I made something similar (and probably just as dangerous) at school (back in the dark ages)… It used a steel Parker pen refill with the end cut off, and could launch a small steel ball bearing through a gyproc wall. Propellant was either match heads (tended to blow the Parker pen refill into a mushroom after a few shots), or small Chinese fire crackers (now banned in the UK… not as a result of my stupidity so far as I am aware). I failed to collect my Darwin award on that occasion (and several others I might add… detonating camping gas cylinders on an open fire anybody? No? No takers? weedkiller… copper pipe… loud bang.. mud and shrapnel everywhere… metholated spirits related fires… parafin+water in a sealed tin with a small hole in the lid… placed on a fire… All part of the learning process when I was a kid. ), but no doubt if I did as a school kid now, I would end up in the young offenders unit, on a terrorism charge.

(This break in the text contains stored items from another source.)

## src/rx_mac_pkg.sv

```systemverilog
package rx_mac_pkg;

    // Data and CRC widths
    typedef logic [7:0]  byte_t;
    typedef logic [31:0] crc_t;

    // Byte count inside a frame, wide enough for the capped count
    typedef logic [2:0]  frame_cnt_t;

    // FIFO index and fill level
    typedef logic [5:0]  fifo_ptr_t;
    typedef logic [6:0]  fifo_count_t;

    // Statistics counter
    typedef logic [31:0] count_t;

    // Reflected CRC-32 (IEEE 802.3)
    localparam crc_t CRC_POLY    = 32'hEDB8_8320;
    localparam crc_t CRC_INIT    = 32'hFFFF_FFFF;
    // Register value after data plus a correct FCS, no final inversion
    localparam crc_t CRC_RESIDUE = 32'hDEBB_20E3;

    // Ethernet framing
    localparam byte_t PREAMBLE_BYTE = 8'h55;
    localparam byte_t SFD_BYTE      = 8'hD5;

    localparam frame_cnt_t FCS_BYTES       = 3'd4;
    // Shortest frame that carries data: one payload byte plus the FCS
    localparam frame_cnt_t MIN_FRAME_BYTES = 3'd5;

    // Frame FIFO
    localparam int FIFO_DEPTH = 64;
    // Level of stored plus in-flight entries at which the next write
    // would leave at most one slot free
    localparam fifo_count_t FIFO_AF_LEVEL = fifo_count_t'(FIFO_DEPTH - 2);

    // One FIFO word
    typedef struct packed {
        byte_t data;
        logic  last;
        logic  error;
    } rx_entry_t;

    // Frame statistics
    typedef struct packed {
        count_t frame_count;
        count_t bad_frame_count;
    } rx_stats_t;

    // Receive parser states
    typedef enum logic [1:0] {
        ST_IDLE,
        ST_PREAMBLE,
        ST_DATA,
        ST_DROP
    } parser_state_t;

endpackage

```

## src/rx_axis_out.sv

```systemverilog
`timescale 1ns/1ps

// AXI-stream output register with frame counters
module rx_axis_out (
    input  logic                  clk,
    input  logic                  rst,
    input  rx_mac_pkg::rx_entry_t rd_entry,
    input  logic                  empty,
    output logic                  rd_en,
    output rx_mac_pkg::byte_t     tdata,
    output logic                  tvalid,
    output logic                  tlast,
    output logic                  tuser,
    input  logic                  trdy,
    output rx_mac_pkg::rx_stats_t stats
);

    logic load;
    logic xfer;

    // Beat leaves on this edge
    assign xfer = tvalid && trdy;

    // Register is free now or frees up on this edge
    assign load = !tvalid || trdy;

    // Pop the FIFO head straight into the register
    assign rd_en = load && !empty;

    always_ff @(posedge clk) begin
        if (rst) begin
            tvalid <= 1'b0;
        end else if (load) begin
            tvalid <= !empty;
        end
    end

    // Beat contents hold while tvalid waits for trdy
    always_ff @(posedge clk) begin
        if (rd_en) begin
            tdata <= rd_entry.data;
            tlast <= rd_entry.last;
            // Bad-frame flag only rides on the closing beat
            tuser <= rd_entry.last && rd_entry.error;
        end
    end

    always_ff @(posedge clk) begin
        if (rst) begin
            stats <= '0;
        end else if (xfer && tlast) begin
            stats.frame_count <= stats.frame_count + 32'd1;
            if (tuser) begin
                stats.bad_frame_count <= stats.bad_frame_count + 32'd1;
            end
        end
    end

endmodule

```

## src/rx_crc32.sv

```systemverilog
`timescale 1ns/1ps

// Reflected CRC-32 over one byte, LSB of the byte first
module rx_crc32 (
    input  rx_mac_pkg::crc_t  crc_in,
    input  rx_mac_pkg::byte_t data,
    output rx_mac_pkg::crc_t  crc_out
);

    // stage[0] is the incoming value, stage[8] the result
    rx_mac_pkg::crc_t stage [0:8];

    assign stage[0] = crc_in;

    // One shift and conditional XOR per data bit
    for (genvar i = 0; i < 8; i++) begin : g_bit
        logic feedback;

        assign feedback = stage[i][0] ^ data[i];

        always_comb begin
            if (feedback) begin
                stage[i+1] = (stage[i] >> 1) ^ rx_mac_pkg::CRC_POLY;
            end else begin
                stage[i+1] = stage[i] >> 1;
            end
        end
    end

    assign crc_out = stage[8];

endmodule

```

## src/rx_frame_fifo.sv

```systemverilog
`timescale 1ns/1ps

// Show-ahead FIFO of frame entries
module rx_frame_fifo (
    input  logic                  clk,
    input  logic                  rst,
    input  logic                  wr_en,
    input  rx_mac_pkg::rx_entry_t wr_entry,
    input  logic                  rd_en,
    output rx_mac_pkg::rx_entry_t rd_entry,
    output logic                  empty,
    output logic                  almost_full
);

    rx_mac_pkg::rx_entry_t mem [rx_mac_pkg::FIFO_DEPTH];

    rx_mac_pkg::fifo_ptr_t   wr_ptr;
    rx_mac_pkg::fifo_ptr_t   rd_ptr;
    rx_mac_pkg::fifo_count_t count;

    logic full;
    logic do_wr;
    logic do_rd;

    assign full  = (count == rx_mac_pkg::fifo_count_t'(rx_mac_pkg::FIFO_DEPTH));
    assign empty = (count == '0);

    // Never overwrite a stored entry or pop an empty FIFO
    assign do_wr = wr_en && !full;
    assign do_rd = rd_en && !empty;

    // Counts the write landing this cycle, since the producer
    // decides one cycle ahead of its write
    assign almost_full = (count + rx_mac_pkg::fifo_count_t'(wr_en))
                         >= rx_mac_pkg::FIFO_AF_LEVEL;

    // Head entry is visible before it is popped
    assign rd_entry = mem[rd_ptr];

    always_ff @(posedge clk) begin
        if (do_wr) begin
            mem[wr_ptr] <= wr_entry;
        end
    end

    always_ff @(posedge clk) begin
        if (rst) begin
            wr_ptr <= '0;
            rd_ptr <= '0;
            count  <= '0;
        end else begin
            // Pointers wrap on their own at 64
            if (do_wr) begin
                wr_ptr <= wr_ptr + 6'd1;
            end
            if (do_rd) begin
                rd_ptr <= rd_ptr + 6'd1;
            end

            case ({do_wr, do_rd})
                2'b10:   count <= count + 7'd1;
                2'b01:   count <= count - 7'd1;
                default: count <= count;
            endcase
        end
    end

endmodule

```

## src/rx_frame_parser.sv

```systemverilog
`timescale 1ns/1ps

module rx_frame_parser (
    input  logic                  clk,
    input  logic                  rst,
    input  rx_mac_pkg::byte_t     rx_data,
    input  logic                  rx_dv,
    input  logic                  rx_er,
    input  logic                  almost_full,
    output logic                  wr_en,
    output rx_mac_pkg::rx_entry_t wr_entry
);

    rx_mac_pkg::parser_state_t state;

    // Running CRC over data and FCS bytes
    rx_mac_pkg::crc_t crc;
    rx_mac_pkg::crc_t crc_next;

    // Last four bytes, which may turn out to be the FCS
    rx_mac_pkg::byte_t dly [rx_mac_pkg::FCS_BYTES];
    // Oldest byte, known to be payload once a fifth byte arrived
    rx_mac_pkg::byte_t hold;

    // Bytes since the SFD, stops at MIN_FRAME_BYTES
    rx_mac_pkg::frame_cnt_t byte_cnt;

    logic err_seen;
    // At least one entry of this frame is already in the FIFO
    logic wrote;
    logic hold_valid;

    assign hold_valid = (byte_cnt == rx_mac_pkg::MIN_FRAME_BYTES);

    rx_crc32 u_crc (
        .crc_in  (crc),
        .data    (rx_data),
        .crc_out (crc_next)
    );

    // Delay line and held byte carry payload only
    always_ff @(posedge clk) begin
        if (state == rx_mac_pkg::ST_DATA && rx_dv) begin
            dly[0] <= rx_data;
            for (int i = 1; i < rx_mac_pkg::FCS_BYTES; i++) begin
                dly[i] <= dly[i-1];
            end
            if (byte_cnt >= rx_mac_pkg::FCS_BYTES) begin
                hold <= dly[rx_mac_pkg::FCS_BYTES-1];
            end
        end
    end

    always_ff @(posedge clk) begin
        if (rst) begin
            state    <= rx_mac_pkg::ST_IDLE;
            crc      <= rx_mac_pkg::CRC_INIT;
            byte_cnt <= '0;
            err_seen <= 1'b0;
            wrote    <= 1'b0;
            wr_en    <= 1'b0;
        end else begin
            wr_en <= 1'b0;

            case (state)
                rx_mac_pkg::ST_IDLE: begin
                    if (rx_dv) begin
                        err_seen <= rx_er;
                        if (rx_data == rx_mac_pkg::PREAMBLE_BYTE) begin
                            state <= rx_mac_pkg::ST_PREAMBLE;
                        end else begin
                            state <= rx_mac_pkg::ST_DROP;
                        end
                    end
                end

                rx_mac_pkg::ST_PREAMBLE: begin
                    if (!rx_dv) begin
                        // Frame ended before any SFD
                        state <= rx_mac_pkg::ST_IDLE;
                    end else begin
                        err_seen <= err_seen | rx_er;
                        if (rx_data == rx_mac_pkg::SFD_BYTE) begin
                            state    <= rx_mac_pkg::ST_DATA;
                            crc      <= rx_mac_pkg::CRC_INIT;
                            byte_cnt <= '0;
                            wrote    <= 1'b0;
                        end else if (rx_data != rx_mac_pkg::PREAMBLE_BYTE) begin
                            state <= rx_mac_pkg::ST_DROP;
                        end
                    end
                end

                rx_mac_pkg::ST_DATA: begin
                    if (rx_dv) begin
                        err_seen <= err_seen | rx_er;
                        crc      <= crc_next;
                        if (!hold_valid) begin
                            byte_cnt <= byte_cnt + 3'd1;
                        end
                        // Held byte is payload, push it out
                        if (hold_valid) begin
                            wr_entry.data <= hold;
                            if (almost_full) begin
                                // Cut the frame short and mark it bad
                                state          <= rx_mac_pkg::ST_DROP;
                                wr_en          <= wrote;
                                wr_entry.last  <= 1'b1;
                                wr_entry.error <= 1'b1;
                            end else begin
                                wr_en          <= 1'b1;
                                wr_entry.last  <= 1'b0;
                                wr_entry.error <= 1'b0;
                                wrote          <= 1'b1;
                            end
                        end
                    end else begin
                        state <= rx_mac_pkg::ST_IDLE;
                        // Close the frame with its final payload byte
                        if (hold_valid && !(almost_full && !wrote)) begin
                            wr_en          <= 1'b1;
                            wr_entry.data  <= hold;
                            wr_entry.last  <= 1'b1;
                            wr_entry.error <= err_seen | almost_full |
                                              (crc != rx_mac_pkg::CRC_RESIDUE);
                        end
                    end
                end

                rx_mac_pkg::ST_DROP: begin
                    if (!rx_dv) begin
                        state <= rx_mac_pkg::ST_IDLE;
                    end
                end

                default: begin
                    state <= rx_mac_pkg::ST_IDLE;
                end
            endcase
        end
    end

endmodule

```

## src/rx_mac.sv

```systemverilog
`timescale 1ns/1ps

// Ethernet MAC receive path
module rx_mac (
    input  logic                  clk,
    input  logic                  rst,
    input  rx_mac_pkg::byte_t     rgmii_mac_rx_data,
    input  logic                  rgmii_mac_rx_dv,
    input  logic                  rgmii_mac_rx_er,
    output rx_mac_pkg::byte_t     m_rx_axis_tdata,
    output logic                  m_rx_axis_tvalid,
    output logic                  m_rx_axis_tlast,
    output logic                  m_rx_axis_tuser,
    input  logic                  s_rx_axis_trdy,
    output rx_mac_pkg::rx_stats_t stats
);

    // Parser to FIFO
    logic                  wr_en;
    rx_mac_pkg::rx_entry_t wr_entry;
    logic                  almost_full;

    // FIFO to output stage
    logic                  rd_en;
    rx_mac_pkg::rx_entry_t rd_entry;
    logic                  fifo_empty;

    rx_frame_parser u_parser (
        .clk         (clk),
        .rst         (rst),
        .rx_data     (rgmii_mac_rx_data),
        .rx_dv       (rgmii_mac_rx_dv),
        .rx_er       (rgmii_mac_rx_er),
        .almost_full (almost_full),
        .wr_en       (wr_en),
        .wr_entry    (wr_entry)
    );

    rx_frame_fifo u_fifo (
        .clk         (clk),
        .rst         (rst),
        .wr_en       (wr_en),
        .wr_entry    (wr_entry),
        .rd_en       (rd_en),
        .rd_entry    (rd_entry),
        .empty       (fifo_empty),
        .almost_full (almost_full)
    );

    rx_axis_out u_axis (
        .clk      (clk),
        .rst      (rst),
        .rd_entry (rd_entry),
        .empty    (fifo_empty),
        .rd_en    (rd_en),
        .tdata    (m_rx_axis_tdata),
        .tvalid   (m_rx_axis_tvalid),
        .tlast    (m_rx_axis_tlast),
        .tuser    (m_rx_axis_tuser),
        .trdy     (s_rx_axis_trdy),
        .stats    (stats)
    );

endmodule

```

## config.mk

```make
export PLATFORM = sky130hd
export DESIGN_NAME = rx_mac
export DESIGN_NICKNAME = d
export VERILOG_FILES = /design/src/rx_mac_pkg.sv /design/src/rx_axis_out.sv /design/src/rx_crc32.sv /design/src/rx_frame_fifo.sv /design/src/rx_frame_parser.sv /design/src/rx_mac.sv
export SDC_FILE = /design/constraint.sdc
export NUM_CORES = 1
export LEC_CHECK = 0
export ABC_AREA = 1
export BUFFER_PORTS_ARGS = -buffer_cell sky130_fd_sc_hd__buf_2
export CAP_MARGIN = 20
export CORE_ASPECT_RATIO = 1.5
export CORE_MARGIN = 1.5
export CORE_UTILIZATION = 45
export CTS_CLUSTER_DIAMETER = 80
export DETAILED_ROUTE_END_ITERATION = 10
export SETUP_SLACK_MARGIN = 0.2
export SYNTH_ARGS = -nofsm -noshare
export SYNTH_HDL_FRONTEND = slang
export SYNTH_SLANG_ARGS = --single-unit
```

## constraint.sdc

```tcl
create_clock -name clk -period 2.6 [get_ports clk]
set_input_delay 0.13 -clock clk [delete_from_list [all_inputs] [get_ports clk]]
set_output_delay 0.13 -clock clk [all_outputs]
set_load 0.03 [all_outputs]
```

Word-level counts from Yosys, hierarchy flattened:

Memories as Yosys holds them, arrays and structs flattened. A register that Yosys moved wholly into a read port is not among the register bits.
Index checks and enable logic that the tools add are counted.

* add/subtract/negate cells: 8
* order comparisons: 2
* equal/unequal tests: 23
* mux-type cells: 50
* bitwise gates (word level): 21
* reduce and logical (&&, ||, !) cells: 31

Operator list (number)
* $mux W32: 11
* $not A13 Y14: 8
* $add A32 B1 Y32 const B: 2
* $pmux W32 S2: 1
* $ne A32 B32 Y1 const B: 1
* $mux W10: 3
* $mux W2: 10
* $reduce_and A5 Y1: 3
* $mux W1: 14
* $pmux W7 S2: 1
* $add A6 B1 Y6 const B: 2
* $mux W3: 4
* $mux W6: 2
* $ne A2 B2 Y1 const B: 5
* $logic_and A1 B1 Y1: 9
* $eq A8 B7 Y1 const B: 1
* $eq A8 B8 Y1 const B: 1
* $ne A2 B1 Y1 const B: 4
* $ne A8 B7 Y1 const B: 1
* $pmux W2 S4: 1
* $reduce_and A4 Y1: 2
* $reduce_bool A2 Y1: 4
* $xor A1 B1 Y1: 8
* $add A7 B1 Y7: 1
* 22 further kinds: 36

* bits in registers: 144
* RAM bits: 672
* bits of input ports: 13
* output and inout bits: 75
* word-level logic and storage cells: 155
* memories: 2

Memories
* u_fifo.mem: depth 64, width 10, rd ports 1, clocked after Yosys merged registers in 1, write ports 1, line rx_frame_fifo.sv:15 `rx_mac_pkg::rx_entry_t mem [rx_mac_pkg::FIFO_DEPTH];`
* u_parser.dly: depth 4, width 8, rd ports 4, clocked after Yosys merged registers in 1, write ports 4, line rx_frame_parser.sv:21 `rx_mac_pkg::byte_t dly [rx_mac_pkg::FCS_BYTES];`

Longest topological paths before layout:

Gate-level depths: netlist of run 1.

* depth in word-level cells: 18
* depth in mapped cells: 16
* depth with buffers taken out: 15

By module:

From an unflattened synthesis of run 1, not the netlist that was laid out.

* cell total of the unflattened synthesis: 3523
* area total of the unflattened synthesis: 36274.8 um^2

Modules (own cells, without submodules)
* rx_frame_fifo: instances 1, cells an instance 2420, area each 27627.7 um^2, sequential area each 19718.9 um^2
* rx_axis_out: instances 1, cells an instance 571, area each 3806.2 um^2, sequential area each 1601.5 um^2
* rx_frame_parser: instances 1, cells an instance 336, area each 3599.7 um^2, sequential area each 2302.2 um^2
* rx_crc32: instances 1, cells an instance 196, area each 1241.2 um^2, sequential area each 0.0 um^2

Worst setup path after synthesis of run 1:

OpenSTA, ideal clock, no wires.

* path kind: reg2reg
* from: reg u_fifo.count[1]
* to: reg u_fifo.count[6]
* setup time: 113 ps
* data arrival time: 2287 ps
* required time: 2487 ps
* setup slack: 200 ps
* stages on the path, launching flop included: 17
* buffers on the path: 1
* clock period less this slack: 2400 ps
* path through: dfxtp_1 > inv_1 > nand4_1 > o21a_1 > buf_4 > inv_1 > ha_1 > inv_1 > fa_1 > inv_1 > nand4_1 > nand3_1 > a21oi_1 > o21ai_0 > nand2_1 > nand2_1 > nor2_1

* cells in the longest elaborated chain, start to end: 6
* elaborated cells between the ends (all ways): 13
* those cells by class: add/sub (2); eq/ne (3); mux (1); reduce/logical (7)

RTL lines
* start, declared: line rx_frame_fifo.sv:19 `rx_mac_pkg::fifo_count_t count;`
* start signal, assigned: line rx_frame_fifo.sv:61 `2'b10: count <= count + 7'd1;`
* start signal, assigned: line rx_frame_fifo.sv:62 `2'b01: count <= count - 7'd1;`
* start signal, assigned: line rx_frame_fifo.sv:63 `default: count <= count;`
* branches (longest 6 deep; another with $sub A7 B1 Y7)

Several ways; the timed one is not identified.
A chain may end at the register's enable or synchronous reset.

Worst setup path after layout of run 1:

* from: reg u_fifo.count[0]
* to: reg u_fifo.count[5]

Same word-level chain as after synthesis.

==> results of run 1 <==
worst max-delay path: stages (launching register included):
cell and delay, ns:
dfxtp_2 0.35, inv_2 0.07, nand4_1 0.18, o21a_1 0.26, inv_2 0.08, ha_4 0.19
ha_2 0.31, nand3_1 0.09, nand3_1 0.10, nand2_1 0.08, nand2_1 0.05, a21o_1 0.16
nand2_1 0.05, nand2_1 0.04, o21ai_1 0.11, inv_1 0.04
power by group:
part           total (mW)  internal (mW)  switching [mW]
combinational        10.7           3.44            7.26
clock                11.5           6.52            4.98
sequential           15.2           14.8           0.420
total                37.4           24.7            12.7
worst paths after layout:
kind / startpoint / endpoint / slack, ns / cells after the start
max reg2reg: u_fifo.count[0] / u_fifo.count[5] / 0.33 / 15
min: rgmii_mac_rx_data[6] / u_parser.dly[0][6] / 0.28 / 2
max: u_fifo.count[0] / u_fifo.count[5] / 0.33 / 15
min reg2reg: u_parser.dly[2][5] / u_parser.dly[3][5] / 0.42 / 0
state kept, by name (all words and copies together) (netlist names), named ones only:
| register | flops |
|---|---|
| u_axis.tdata | 8 |
| u_fifo.mem | 640 |
| u_parser.dly | 32 |
| u_axis.tuser | 1 |
| u_axis.tvalid | 1 |
| u_parser.wr_en | 1 |
| u_parser.err_seen | 1 |
| u_axis.stats | 64 |
| u_parser.byte_cnt | 3 |
| u_parser.crc | 32 |
| u_axis.tlast | 1 |
| u_fifo.wr_ptr | 6 |
| u_parser.state | 2 |
| u_parser.wr_entry | 10 |
| u_fifo.rd_ptr | 6 |
| u_fifo.count | 7 |
| u_parser.hold | 8 |
| u_parser.wrote | 1 |
logic make-up after synthesis:
group,after synthesis,synth area share
adders and majority gates,21,0.00762
DFF,830,0.666
and+or+nand+nor,1714,0.205
AOI/OAI and AO/OA,423,0.0632
xor gates and xnor gates,62,0.0165
buffers and inverters,355,0.0419
cell type report:
type,count,share of cell area
Clock buffer,94,0.0512
Clock inverter,46,0.0117
Inverter,191,0.0179
Multi-Input combinational cell,2220,0.256
Sequential cell,830,0.583
Tap cell,1016,0.0313
Timing Repair Buffer,252,0.0492
timing repair:
| action | in CTS | in global routing |
|---|---|---|
| setup buffers | 0 | 3 |
| hold buffers | 13 | 0 |
| pin swaps | 0 | 2 |
| hold endpoints to repair | 18 | 0 |
| setup endpoints to repair | 2 | 83 |
| resized for setup | 1 | 11 |
routing by layer:
| metal | up-vias | GRT usage | part of all wire |
|---|---|---|---|
| li1 | 12100 | - | - |
| met1 | 12100 | 0.274 | 0.38 |
| met2 | 689 | 0.430 | 0.53 |
| met3 | 175 | 0.0294 | 0.049 |
| met4 | 0 | 0.102 | 0.042 |
| met5 | - | 0 | 0 |
cell usage in the layout, fill, tap and decap left out, types with 15 or more instances in the layout:
cell type  instances
nor2_1           273
o21ai_0          199
a21oi_1          145
clkinv_1          19
nand2_1          901
xor2_1            43
nand3_1          430
nand4_1           26
nor3_1            43
clkbuf_16         81
xnor2_1           15
buf_4            129
o22ai_1           48
inv_1            181
ha_1              18
buf_12            23
dfxtp_1          126
buf_2             87
edfxtp_1         700
stage by stage:
step / worst slack [ns] / util
after global routing: 0.101 / 0.522
after CTS: 0.219 / 0.521
after floorplan: 0.212 / -
after global placement: 0.142 / 0.487
after detailed placement: 0.181 / 0.487
final: 0.330 / 0.522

HAD what are you thinking of.. this device looks very unsafe… (/me goes back to flying his kite… in the rain… on top of the hill.. wearing wet copper armour… shouting “All Gods is bastids”)
We used to cut a small hole in a ping pong ball and fill it with as many strike-anywhere match heads as we could. We would then wrap the whole thing in black electrical tape, throw it against a wall and take off. The impact would cause the match heads to rub against each other, igniting them. It took several seconds to build pressure but made an impressive bang.
For what it’s worth, I wouldn’t have folded over the end of the copper pipe. Copper formed into a pipe is quite hard (and brittle as a result). You either have to heat the copper to anneal it before working it or you have to find some other way to put a cap on the end. Seems to me that brazing a pipe cap on the end would be sufficient. It takes a lot of heat to melt your standard brazing alloys – much more than the average propane torch is going to put out.